Cliff Tamplin

Personal information
- Full name: Clifford Tamplin
- Born: 14 May 1920 Cardiff, Glamorgan, Wales
- Died: 1 February 2006 (aged 85) Leominster, Herefordshire, England
- Batting: Right-handed
- Role: Wicket-keeper

Domestic team information
- 1947: Glamorgan
- 1942/43: Bengal

Career statistics
| Competition | FC |
| Matches | 4 |
| Runs scored | 56 |
| Batting average | 18.66 |
| 100s/50s | –/– |
| Top score | 40* |
| Catches/stumpings | 8/2 |
- Source: ESPNcricinfo, 28 June 2010

= Cliff Tamplin =

Welsh cricketer (1920–2006)

Clifford Tamplin (14 May 1920 – 1 February 2006), also known as Cyril Tamplin, was a Welsh cricketer. Tamplin was a right-handed batsman who played primarily as a wicket-keeper.

Tamplin was born in Cardiff, Glamorgan in May 1920. He made his first-class debut while on war service in India for Bengal against Bihar in the 1942/43 Ranji Trophy at Eden Gardens, Calcutta.
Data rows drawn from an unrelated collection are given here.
<file path="config.mk">
export PLATFORM = sky130hd
export DESIGN_NAME = input_port_buffer
export DESIGN_NICKNAME = d
export VERILOG_FILES = /design/src/rtl/input_port_buffer.sv
export SDC_FILE = /design/constraint.sdc
export NUM_CORES = 1
export LEC_CHECK = 0
export ABC_AREA = 0
export CAP_MARGIN = 20
export CORE_MARGIN = 1
export CORE_UTILIZATION = 49
export DETAILED_ROUTE_END_ITERATION = 12
export GPL_TIMING_DRIVEN = 0
export PLACE_DENSITY_LB_ADDON = 0.08
export SLEW_MARGIN = 15
export SYNTH_ARGS = -nofsm -noshare
export SYNTH_HDL_FRONTEND = slang
export SYNTH_SLANG_ARGS = --single-unit
</file>
<file path="constraint.sdc">
create_clock -name clk -period 2.3 [get_ports clk]
set_input_delay 0.46 -clock clk [delete_from_list [all_inputs] [get_ports clk]]
set_output_delay 0.46 -clock clk [all_outputs]
set_load 0.02 [all_outputs]
</file>
<file path="src/rtl/input_port_buffer.sv">
// -----------------------------------------------------------------------------
// input_port_buffer
//
// Per-direction input buffer of the NoC router. Flits from the upstream link
// are stored in a first-word-fall-through FIFO. The read side tracks packet
// boundaries so the arbiter can see, for the flit at the head, whether it is
// a header or a tail and which YX destination the current packet targets.
//
// Parameters
//   FLIT_WIDTH   : flit width in bits; bits [7:0] of a header carry YX dest
//   DEPTH        : FIFO entries, power of two, >= 2
//   PACKET_FLITS : fixed number of flits per packet (header included), >= 2
//
// Ports
//   clk              : system clock, all state on the rising edge
//   reset            : synchronous, active-high reset
//   ib_write_i       : upstream write strobe
//   ib_data_i        : upstream flit
//   ib_read_i        : pop request (arbiter read grant for this port)
//   ib_data_o        : head flit, 0 when empty
//   ib_empty_o       : FIFO holds no flits
//   ib_full_o        : FIFO holds DEPTH flits
//   ib_addr_header_o : YX destination of the packet currently at the head
//   ib_header_o      : head flit is a packet header
//   ib_tail_o        : head flit is the last flit of its packet
//   ib_overflow_o    : sticky, a write was dropped
//   ib_underflow_o   : sticky, a read was issued while empty
// -----------------------------------------------------------------------------
module input_port_buffer #(
  parameter int FLIT_WIDTH   = 32,
  parameter int DEPTH        = 4,
  parameter int PACKET_FLITS = 4
) (
  input  logic                  clk,
  input  logic                  reset,
  input  logic                  ib_write_i,
  input  logic [FLIT_WIDTH-1:0] ib_data_i,
  input  logic                  ib_read_i,
  output logic [FLIT_WIDTH-1:0] ib_data_o,
  output logic                  ib_empty_o,
  output logic                  ib_full_o,
  output logic [7:0]            ib_addr_header_o,
  output logic                  ib_header_o,
  output logic                  ib_tail_o,
  output logic                  ib_overflow_o,
  output logic                  ib_underflow_o
);

  localparam int AW = $clog2(DEPTH);
  localparam int CW = $clog2(PACKET_FLITS);

  localparam logic [AW:0]   FULL_COUNT = (AW + 1)'(DEPTH);
  localparam logic [CW-1:0] LAST_FLIT  = CW'(PACKET_FLITS - 1);

  // Storage and FIFO bookkeeping
  logic [FLIT_WIDTH-1:0] mem [DEPTH];
  logic [AW-1:0]         wr_ptr;
  logic [AW-1:0]         rd_ptr;
  logic [AW:0]           count;

  // Read-side packet tracking
  logic [CW-1:0]         rd_flit_cnt;
  logic [7:0]            hdr_reg;

  // Sticky error flags
  logic                  overflow_q;
  logic                  underflow_q;

  // Combinational decode
  logic                  empty;
  logic                  full;
  logic                  rd_acc;
  logic                  wr_acc;
  logic [FLIT_WIDTH-1:0] head;
  logic                  at_header;

  // NOTE: every signal driven here gets a default first so no path can leave
  // it unassigned; otherwise synthesis infers a latch.
  always_comb begin
    empty     = (count == '0);
    full      = (count == FULL_COUNT);
    head      = mem[rd_ptr];
    rd_acc    = ib_read_i & ~empty;
    // A write into a full FIFO is accepted when a pop frees a slot in the
    // same cycle, which keeps full-rate streaming through a full buffer.
    wr_acc    = ib_write_i & (~full | rd_acc);
    at_header = ~empty & (rd_flit_cnt == '0);
  end

  // NOTE: the storage array is deliberately left out of reset. Stale entries
  // are unreachable because empty masks the output and the pointers restart,
  // and leaving it unreset lets the array map onto plain RAM/regfile cells.
  always_ff @(posedge clk) begin
    if (!reset && wr_acc) begin
      mem[wr_ptr] <= ib_data_i;
    end
  end

  // NOTE: sequential state uses non-blocking assignments so every register
  // samples the pre-edge values, independent of statement order.
  always_ff @(posedge clk) begin
    if (reset) begin
      wr_ptr      <= '0;
      rd_ptr      <= '0;
      count       <= '0;
      rd_flit_cnt <= '0;
      hdr_reg     <= '0;
      overflow_q  <= 1'b0;
      underflow_q <= 1'b0;
    end else begin
      if (wr_acc) begin
        wr_ptr <= wr_ptr + 1'b1;
      end

      if (rd_acc) begin
        rd_ptr <= rd_ptr + 1'b1;
        if (rd_flit_cnt == LAST_FLIT) begin
          rd_flit_cnt <= '0;
        end else begin
          rd_flit_cnt <= rd_flit_cnt + 1'b1;
        end
        // Capture the destination as the header leaves, so it stays
        // visible for the body and tail flits of the same packet.
        if (rd_flit_cnt == '0) begin
          hdr_reg <= head[7:0];
        end
      end

      unique case ({wr_acc, rd_acc})
        2'b10:   count <= count + 1'b1;
        2'b01:   count <= count - 1'b1;
        default: count <= count;
      endcase

      if (ib_write_i && !wr_acc) begin
        overflow_q <= 1'b1;
      end
      if (ib_read_i && empty) begin
        underflow_q <= 1'b1;
      end
    end
  end

  // Output drive
  always_comb begin
    ib_empty_o       = empty;
    ib_full_o        = full;
    ib_data_o        = empty ? '0 : head;
    ib_header_o      = at_header;
    ib_tail_o        = ~empty & (rd_flit_cnt == LAST_FLIT);
    // While the header sits at the head its address comes straight from
    // storage; afterwards the captured copy holds it for the rest of the
    // packet.
    ib_addr_header_o = at_header ? head[7:0] : hdr_reg;
    ib_overflow_o    = overflow_q;
    ib_underflow_o   = underflow_q;
  end

endmodule

</file>
; Yosys cells after proc, flatten, opt, wreduce, memory -nomap -nowiden
; Memories as Yosys holds them, arrays and structs flattened. A register that Yosys moved wholly into a read port is not among the register bits.
; Index checks and enable logic that the tools add are counted.
[word_totals]
memories = 1
out_inout_bits = 46
input_bits = 36
regBits = 19
mem_bits_rw = 128
[op_classes]
bitwise_logic = 7
addsub = 5
n_reduce_logical = 9
n_eq_ne = 4
mux = 8
[memory_table]
columns = memory, depth, width, rd, rd_ports_with_merged_regs, write_ports, line_no
row1 = mem, 4, 32, 1, 1, 1, 56  ; logic [FLIT_WIDTH-1:0] mem [DEPTH];
[ops]
columns = cell, n
row1 = two-way mux 32 bit, 1
row2 = two-way mux 8 bit, 1
row3 = adder 2 x 1 -> 2 bit (second input constant), 3
row4 = two-way mux 2 bit, 3
row5 = case mux 3 bit (2 select lines), 1
row6 = bitwise AND 1 bit, 4
row7 = == test 2 bit (second input constant), 2
row8 = adder 3 x 1 -> 3 bit (second input constant), 1
row9 = == test 3 bit (second input constant), 1
row10 = logical AND 1 bit, 3
row11 = zero test 3 bit, 1
row12 = subtractor 3 x 1 -> 3 bit (second input constant), 1
row13 = == test 2 x 1 -> 1 bit (second input constant), 1
row14 = zero test 1 bit, 2
row15 = zero test 2 bit, 1
row16 = two-way mux 1 bit, 2
row17 = inverter 1 bit, 2
row18 = AND reduction 2 bit, 1
row19 = nonzero test 2 bit, 1
row20 = bitwise OR 1 bit, 1

; Longest topological paths before layout
[logic_depth]
word_depth = 8
ltp_mapped = 7
ltp_nobuf = 6

; Least setup slack after synthesis
; OpenSTA, ideal clock, no wires.
[synth_timing]
kind = in2reg
startpoint = input port ib_write_i
endpoint = memory mem[1][0], enable pin
cell_stages = 4
n_path_buf = 1
setup_slack_ns = 0.092
t_arrival_ns = 1.816
path_cell_list = buf_2 > inv_1 > nor3_1 > and2_1
[synth_via]
elab_chain_cells = 4
[synth_lines]
columns = element, line_no
row1 = from (decl), 36  ; input logic ib_write_i,
row2 = bitwise AND 1 bit, 86  ; wr_acc = ib_write_i & (~full | rd_acc);
row3 = logical AND 1 bit, 94  ; if (!reset && wr_acc) begin
row4 = two-way mux 1 bit, 94
row5 = two-way mux 1 bit (not written as such), 95  ; mem[wr_ptr] <= ib_data_i;
row6 = to (decl), 56
; No other way between the ends.

==> impl_metrics.tcl <==
set metrics [dict create \
    timing.slew.headroom_pct 55.96 \
    grt_pass1_wl_microns 18510 \
    wl_per_cell_microns 18.75 \
    drtAntennaViolNets 0 \
    yosysSeqAreaShare_pct 71.13 \
    rsz0062_at_grt "true" \
    critPathArrivalTime_ns 2.01 \
    utilization_pct 69.21 \
    ir_drop_mv 0.6014 \
    hold_class "flop to flop" \
    dpl.hpwl_microns 7099 \
    fin_area_sq_um 8278 \
    final_hold_viol_count 0 \
    fin_hold_ws_ns 0.4539 \
    drv_cap 0 \
    powerDensity_nw_per_um2 950.5 \
    antenna_cells 0 \
    cts_tree "done" \
    worstSetupPathType "flop to primary output" \
    multi_input_area_sq_um 1829 \
    die-area_sq_um 12680 \
    worstSetupStartpointType "flop" \
    die_w_microns 112.6 \
    vias_per_cell 5.346 \
    syn_area_per_cell_sq_um 18.11 \
    min_period_over_period_pct 107.2 \
    post-route-min-period_ns 2.465 \
    clock-sinks 149 \
    place_congestion 0.7912 \
    initial_core_util_pct 50.12 \
    clk_pin_slew_ns 0.06 \
    cts-buffers-inserted 17 \
    setup_viol_count_final 39 \
    drcViolationCount 0 \
    max_freq_mhz 405.6 \
    nNetsFinal 502 \
    ctsRootBufferMaster "clkbuf_16" \
    synth_edf_count 128 \
    area_delta_synth_final_pct 38.09 \
    met2_length_microns 5750 \
    first_iter_violations 177 \
    syn-num-nets 374 \
    rows 40 \
    netlist_instances 331 \
    drive_gt1_share_pct 39.83 \
    worst_pin_slew_ns 0.6595 \
    yosys_warnings 0 \
    ctsLongestPathBuffers 2 \
    h-tree-depth 4 \
    synth.distinct_cells 44 \
    grt-ovfl-total 0 \
    end_kind "primary output" \
    regArea_sq_um 4265 \
    top_layer_used "met4" \
    antenna_found_initial 0 \
    n_fill_cell 781 \
    power_leakage_uw 0.002964 \
    outcome "complete, but fails checks" \
    fin_skew_ns 0.007258 \
    io_pins 82 \
    async_flop_share_pct 0 \
    drt-met1-wl_microns 5093 \
    setup_slack_ns -0.1654 \
    route.met3.wl_microns 561 \
    grt_max_degree 23 \
    largest_reg_flops 128 \
    cp_max_fo 6 \
    synthesis.area_sq_um 5994 \
    ys.flop_type "edfxtp_1" \
    synth-seq-cells 149 \
    drv_slew 0 \
    insertion_delay_ns 0.42 \
    power_uw 7868 \
    cp.required_ns 1.84 \
    grtUsageTotal_pct 20.18 \
    portBuffers 81 \
    fp.dieH_microns 112.6 \
    coreArea_sq_um 11960 \
    violations "negative setup slack" \
    num_vias 3309 \
    grt_pass1_vias 3477 \
    drt_pre_antenna_iters 4 \
    routed_wl_microns 11610 \
    placed_cell_area_sq_um 7089 \
]
==> cells by family after synthesis <==
group / after synthesis / synth area share, %
XOR/XNOR: 4 / 0.5844
multiplexers: 41 / 13.82
buffers and inverters: 26 / 2.296
adder cells (fa/ha/maj): 7 / 1.586
AND/OR/NAND/NOR: 78 / 7.535
AO/OA/AOI/OAI: 26 / 3.048
flip-flops: 149 / 71.13
==> cells in the mapped netlist (2+ instances only) <==
master | instances | area, sq um
nand3_1 | 2 | 10.01
o21ai_0 | 2 | 10.01
xor2_1 | 4 | 35.03
buf_1 | 2 | 7.510
or2_2 | 2 | 12.51
nor2_1 | 7 | 26.28
nor2b_1 | 33 | 206.5
o2111ai_1 | 2 | 17.52
and2_1 | 4 | 25.02
nand2_1 | 17 | 63.81
nand2b_1 | 2 | 12.51
edfxtp_1 | 128 | 3844
buf_2 | 7 | 35.03
dfxtp_1 | 21 | 420.4
mux4_2 | 30 | 675.7
ha_1 | 6 | 75.07
buf_4 | 2 | 15.01
a21oi_1 | 13 | 65.06
mux4_1 | 2 | 52.55
clkbuf_1 | 4 | 15.01
nor3b_1 | 2 | 15.01
or3_1 | 2 | 12.51
mux2_2 | 8 | 90.09
inv_1 | 9 | 33.78
==> cell usage in the layout (no fill, tap or decap), drive strengths merged, types with 6 or more instances in the layout <==
cell type      Yosys  final
clkbuf             4     23
ha                 6      6
mux4              32     32
clkinv             0     10
nor2b             33     33
clkdlybuf4s50      0     37
nand2             17     17
dfxtp             21     21
nor2               7      7
buf               13     82
a21oi             13     13
mux2               8      8
inv                9      9
edfxtp           128    128
==> through the flow <==
step,std cells,setup TNS [ns],setup slack [ns]
after CTS,610,-4.049,-0.2043
after global routing,619,-5.800,-0.2251
after global placement,559,-155.15,-1.175
final,619,-3.095,-0.1654
after floorplan,331,0,0.09161
after detailed placement,563,-49.04,-0.5561
==> worst paths after layout <==
| path | startpoint | slack [ns] | end | cells after the start |
|---|---|---|---|---|
| max | flop | -0.17 | ib_addr_header_o[1] | 5 |
| max reg2reg | count[2] | 0.15 | count[1] | 7 |
| min | hdr_reg[3] | 0.45 | hdr_reg[3] | 2 |
| min reg2reg | hdr_reg[3] | 0.45 | hdr_reg[3] | 2 |
==> area by class of cell <==
| type | count | share of cell area, % |
|---|---|---|
| clock buffers | 19 | 5.230 |
| well taps | 147 | 2.222 |
| flip-flops and latches | 149 | 51.53 |
| clock inverters | 13 | 1.391 |
| plain buffers | 17 | 2.222 |
| inverters | 9 | 0.4081 |
| repair buffers | 109 | 14.90 |
| multi-input cells | 156 | 22.10 |
==> worst max-delay path, cell delays in order (launching register included) <==
cell and delay [ns]:
dfxtp_2 0.34, buf_12 0.13, clkbuf_16 0.15, mux4_2 0.53, mux2_4 0.29, buf_6 0.13
==> report_power, final <==
part / leakage (uW) / internal, uW / switching (uW) / total, uW
clock: 0.000268 / 1570 / 999 / 2570
sequential: 0.00133 / 3050 / 42.7 / 3090
combinational: 0.00136 / 1190 / 1020 / 2210
total: 0.00296 / 5800 / 2060 / 7870
==> layer usage <==
layer / track usage (%) / up-vias
met4: 8.800 / 0
li1: - / 1545
met5: 0 / -
met3: 5.940 / 15
met2: 32.18 / 83
met1: 25.87 / 1666
==> what timing repair did <==
action	4_1_cts	5_1_grt
endpoints found under the setup margin	45	120
hold buffers	0	0
pin swaps	2	2
gates resized for setup	225	112
gates cloned	2	1
buffers inserted	13	8
Power figures use the tool's default switching activity.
Tamplin later returned to the United Kingdom and made his first-class debut for Glamorgan against the touring South Africans in 1947. Tamplin played 2 further first-class matches for the county in 1947, against Kent and Derbyshire. In his 4 first-class matches, he scored 56 runs at a batting average of 18.66 and a high score of 40*. Behind the stumps he took 8 catches and made 2 stumpings. His first-class career may have lasted longer, had it not been for the presence of Haydn Davies in the Glamorgan side. Tamplin died in Leominster, Herefordshire on 1 February 2006, at the age of 85.